--- Assignment ---
From the records below, set down exactly the lines starting with the line that contains "export CORE_UTILIZATION = 33" and going on through the line that contains "localparam int CMP_W". Nothing else is wanted.

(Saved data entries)
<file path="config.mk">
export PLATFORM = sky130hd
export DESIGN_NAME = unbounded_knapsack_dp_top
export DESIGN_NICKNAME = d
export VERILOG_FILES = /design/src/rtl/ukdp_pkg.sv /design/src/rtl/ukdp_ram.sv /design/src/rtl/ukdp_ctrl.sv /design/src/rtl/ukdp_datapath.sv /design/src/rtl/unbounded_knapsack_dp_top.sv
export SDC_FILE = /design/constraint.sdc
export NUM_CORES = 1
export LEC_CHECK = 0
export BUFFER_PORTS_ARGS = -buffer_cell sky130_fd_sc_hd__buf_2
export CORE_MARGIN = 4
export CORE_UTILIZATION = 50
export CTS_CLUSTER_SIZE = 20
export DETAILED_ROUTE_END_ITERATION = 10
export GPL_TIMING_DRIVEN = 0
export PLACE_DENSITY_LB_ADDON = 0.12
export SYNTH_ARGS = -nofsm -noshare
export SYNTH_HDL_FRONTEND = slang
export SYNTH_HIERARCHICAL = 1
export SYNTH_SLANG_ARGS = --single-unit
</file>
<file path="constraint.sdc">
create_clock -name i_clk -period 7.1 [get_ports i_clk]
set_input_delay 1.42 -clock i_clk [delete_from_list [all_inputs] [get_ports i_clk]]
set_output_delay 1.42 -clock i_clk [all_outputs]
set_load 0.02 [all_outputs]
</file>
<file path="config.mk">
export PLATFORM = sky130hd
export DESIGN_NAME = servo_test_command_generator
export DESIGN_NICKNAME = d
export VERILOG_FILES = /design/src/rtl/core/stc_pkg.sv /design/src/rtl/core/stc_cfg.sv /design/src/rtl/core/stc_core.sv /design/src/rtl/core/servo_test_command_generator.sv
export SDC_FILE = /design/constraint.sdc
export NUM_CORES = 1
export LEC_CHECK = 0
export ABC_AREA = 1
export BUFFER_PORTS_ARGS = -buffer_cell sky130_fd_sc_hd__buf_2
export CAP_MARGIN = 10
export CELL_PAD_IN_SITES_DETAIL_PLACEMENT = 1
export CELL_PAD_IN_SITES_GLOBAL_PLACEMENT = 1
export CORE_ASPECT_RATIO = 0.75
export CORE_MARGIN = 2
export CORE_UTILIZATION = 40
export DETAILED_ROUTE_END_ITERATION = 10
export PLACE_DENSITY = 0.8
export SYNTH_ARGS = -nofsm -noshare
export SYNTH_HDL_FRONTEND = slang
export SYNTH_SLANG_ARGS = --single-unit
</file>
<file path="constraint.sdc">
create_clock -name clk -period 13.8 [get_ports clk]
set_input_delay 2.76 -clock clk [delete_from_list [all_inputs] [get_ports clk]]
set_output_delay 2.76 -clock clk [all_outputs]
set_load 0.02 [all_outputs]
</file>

--

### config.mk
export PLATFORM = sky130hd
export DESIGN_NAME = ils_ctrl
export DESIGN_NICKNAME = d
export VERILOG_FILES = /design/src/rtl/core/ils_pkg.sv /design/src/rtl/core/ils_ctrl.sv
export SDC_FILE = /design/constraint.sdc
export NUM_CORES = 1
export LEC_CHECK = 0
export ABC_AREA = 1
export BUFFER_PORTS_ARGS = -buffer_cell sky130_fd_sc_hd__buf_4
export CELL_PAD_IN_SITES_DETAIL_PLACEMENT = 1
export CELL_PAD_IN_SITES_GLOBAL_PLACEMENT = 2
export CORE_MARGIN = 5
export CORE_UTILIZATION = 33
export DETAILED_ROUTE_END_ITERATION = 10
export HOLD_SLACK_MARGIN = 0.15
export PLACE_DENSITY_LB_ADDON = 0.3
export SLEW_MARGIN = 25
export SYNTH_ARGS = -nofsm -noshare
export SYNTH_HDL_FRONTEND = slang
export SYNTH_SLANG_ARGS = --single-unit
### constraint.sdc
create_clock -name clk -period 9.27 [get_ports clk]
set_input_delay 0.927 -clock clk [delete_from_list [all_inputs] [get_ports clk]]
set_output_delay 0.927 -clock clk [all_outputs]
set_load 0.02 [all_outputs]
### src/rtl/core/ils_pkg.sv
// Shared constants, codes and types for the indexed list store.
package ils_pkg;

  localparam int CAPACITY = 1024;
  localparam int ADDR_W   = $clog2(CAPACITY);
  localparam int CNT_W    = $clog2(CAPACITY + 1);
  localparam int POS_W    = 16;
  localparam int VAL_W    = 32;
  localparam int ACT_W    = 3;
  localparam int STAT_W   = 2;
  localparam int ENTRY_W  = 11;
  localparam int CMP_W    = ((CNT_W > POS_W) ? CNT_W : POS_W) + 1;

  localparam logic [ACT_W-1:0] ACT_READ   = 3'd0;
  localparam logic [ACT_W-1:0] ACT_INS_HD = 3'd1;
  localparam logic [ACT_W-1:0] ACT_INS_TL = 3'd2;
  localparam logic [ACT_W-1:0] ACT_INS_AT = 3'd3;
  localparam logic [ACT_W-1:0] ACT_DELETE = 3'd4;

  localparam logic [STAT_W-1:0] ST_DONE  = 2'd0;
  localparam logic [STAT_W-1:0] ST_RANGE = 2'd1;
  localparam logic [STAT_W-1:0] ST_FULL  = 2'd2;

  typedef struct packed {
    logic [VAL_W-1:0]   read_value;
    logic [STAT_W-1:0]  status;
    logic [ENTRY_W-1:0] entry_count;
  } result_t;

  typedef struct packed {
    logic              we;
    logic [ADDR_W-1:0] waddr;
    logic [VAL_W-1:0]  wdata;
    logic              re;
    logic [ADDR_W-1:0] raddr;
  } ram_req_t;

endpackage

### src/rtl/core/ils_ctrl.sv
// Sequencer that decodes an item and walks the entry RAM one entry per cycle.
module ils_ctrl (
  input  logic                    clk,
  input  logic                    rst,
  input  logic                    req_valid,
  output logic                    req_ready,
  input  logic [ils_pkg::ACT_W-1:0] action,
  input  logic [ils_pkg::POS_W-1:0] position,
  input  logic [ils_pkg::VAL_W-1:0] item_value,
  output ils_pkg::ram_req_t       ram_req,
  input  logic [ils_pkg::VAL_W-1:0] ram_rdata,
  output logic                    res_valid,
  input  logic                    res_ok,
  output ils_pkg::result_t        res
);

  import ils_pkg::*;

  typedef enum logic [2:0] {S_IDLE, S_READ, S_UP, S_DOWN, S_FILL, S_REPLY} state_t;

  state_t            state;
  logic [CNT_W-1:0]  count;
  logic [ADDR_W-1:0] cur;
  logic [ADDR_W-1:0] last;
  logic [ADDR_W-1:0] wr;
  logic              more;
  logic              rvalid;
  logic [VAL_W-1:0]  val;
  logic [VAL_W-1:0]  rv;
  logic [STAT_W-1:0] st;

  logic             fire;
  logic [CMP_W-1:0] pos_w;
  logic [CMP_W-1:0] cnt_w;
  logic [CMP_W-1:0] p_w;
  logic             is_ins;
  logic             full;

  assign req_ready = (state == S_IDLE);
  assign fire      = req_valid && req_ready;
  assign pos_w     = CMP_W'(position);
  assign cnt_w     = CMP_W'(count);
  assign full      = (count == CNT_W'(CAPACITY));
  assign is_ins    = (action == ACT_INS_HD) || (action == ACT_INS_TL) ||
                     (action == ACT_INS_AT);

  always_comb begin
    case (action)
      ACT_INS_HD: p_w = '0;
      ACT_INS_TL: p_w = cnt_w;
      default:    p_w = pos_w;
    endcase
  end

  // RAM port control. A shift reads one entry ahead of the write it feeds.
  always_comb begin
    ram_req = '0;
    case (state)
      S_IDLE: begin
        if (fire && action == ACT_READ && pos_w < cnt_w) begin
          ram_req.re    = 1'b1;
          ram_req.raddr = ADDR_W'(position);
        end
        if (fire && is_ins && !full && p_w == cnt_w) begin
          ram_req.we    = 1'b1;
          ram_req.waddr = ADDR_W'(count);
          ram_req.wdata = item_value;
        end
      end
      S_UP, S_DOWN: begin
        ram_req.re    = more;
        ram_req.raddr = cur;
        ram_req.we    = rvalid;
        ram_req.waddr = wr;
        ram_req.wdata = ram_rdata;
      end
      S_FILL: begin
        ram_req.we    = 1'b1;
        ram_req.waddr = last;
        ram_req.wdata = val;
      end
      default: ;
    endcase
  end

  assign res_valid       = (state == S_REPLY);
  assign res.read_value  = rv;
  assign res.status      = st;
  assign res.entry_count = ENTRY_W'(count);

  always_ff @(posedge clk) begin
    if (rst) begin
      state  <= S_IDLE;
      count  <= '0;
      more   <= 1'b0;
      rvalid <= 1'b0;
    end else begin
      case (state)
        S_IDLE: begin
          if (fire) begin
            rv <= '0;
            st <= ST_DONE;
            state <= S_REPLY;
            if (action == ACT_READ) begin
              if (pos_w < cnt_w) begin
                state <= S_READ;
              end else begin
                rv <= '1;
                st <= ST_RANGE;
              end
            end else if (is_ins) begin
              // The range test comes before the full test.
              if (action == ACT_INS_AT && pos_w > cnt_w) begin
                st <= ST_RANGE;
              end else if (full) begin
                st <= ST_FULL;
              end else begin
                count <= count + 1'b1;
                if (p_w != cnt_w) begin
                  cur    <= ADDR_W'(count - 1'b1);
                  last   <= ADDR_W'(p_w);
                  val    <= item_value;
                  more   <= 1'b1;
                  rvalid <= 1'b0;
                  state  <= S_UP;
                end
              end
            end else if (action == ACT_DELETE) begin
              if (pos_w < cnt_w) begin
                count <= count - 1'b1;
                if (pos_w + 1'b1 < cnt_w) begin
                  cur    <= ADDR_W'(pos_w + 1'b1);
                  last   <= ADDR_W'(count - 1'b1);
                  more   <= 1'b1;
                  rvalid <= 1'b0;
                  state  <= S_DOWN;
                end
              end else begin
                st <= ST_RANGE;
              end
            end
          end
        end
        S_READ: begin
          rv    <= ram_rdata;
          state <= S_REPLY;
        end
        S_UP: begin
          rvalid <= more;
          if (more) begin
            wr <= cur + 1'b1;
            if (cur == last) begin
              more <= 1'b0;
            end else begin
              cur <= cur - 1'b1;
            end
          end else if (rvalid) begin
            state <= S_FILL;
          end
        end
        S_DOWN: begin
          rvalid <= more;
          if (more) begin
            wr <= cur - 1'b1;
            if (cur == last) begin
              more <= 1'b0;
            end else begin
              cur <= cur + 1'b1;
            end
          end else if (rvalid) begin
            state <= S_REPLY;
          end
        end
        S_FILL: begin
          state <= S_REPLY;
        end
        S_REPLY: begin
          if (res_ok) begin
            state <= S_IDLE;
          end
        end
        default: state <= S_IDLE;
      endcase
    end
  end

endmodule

--- Answer to this problem ---
export CORE_UTILIZATION = 33
export DETAILED_ROUTE_END_ITERATION = 10
export HOLD_SLACK_MARGIN = 0.15
export PLACE_DENSITY_LB_ADDON = 0.3
export SLEW_MARGIN = 25
export SYNTH_ARGS = -nofsm -noshare
export SYNTH_HDL_FRONTEND = slang
export SYNTH_SLANG_ARGS = --single-unit
### constraint.sdc
create_clock -name clk -period 9.27 [get_ports clk]
set_input_delay 0.927 -clock clk [delete_from_list [all_inputs] [get_ports clk]]
set_output_delay 0.927 -clock clk [all_outputs]
set_load 0.02 [all_outputs]
### src/rtl/core/ils_pkg.sv
// Shared constants, codes and types for the indexed list store.
package ils_pkg;

  localparam int CAPACITY = 1024;
  localparam int ADDR_W   = $clog2(CAPACITY);
  localparam int CNT_W    = $clog2(CAPACITY + 1);
  localparam int POS_W    = 16;
  localparam int VAL_W    = 32;
  localparam int ACT_W    = 3;
  localparam int STAT_W   = 2;
  localparam int ENTRY_W  = 11;
  localparam int CMP_W    = ((CNT_W > POS_W) ? CNT_W : POS_W) + 1;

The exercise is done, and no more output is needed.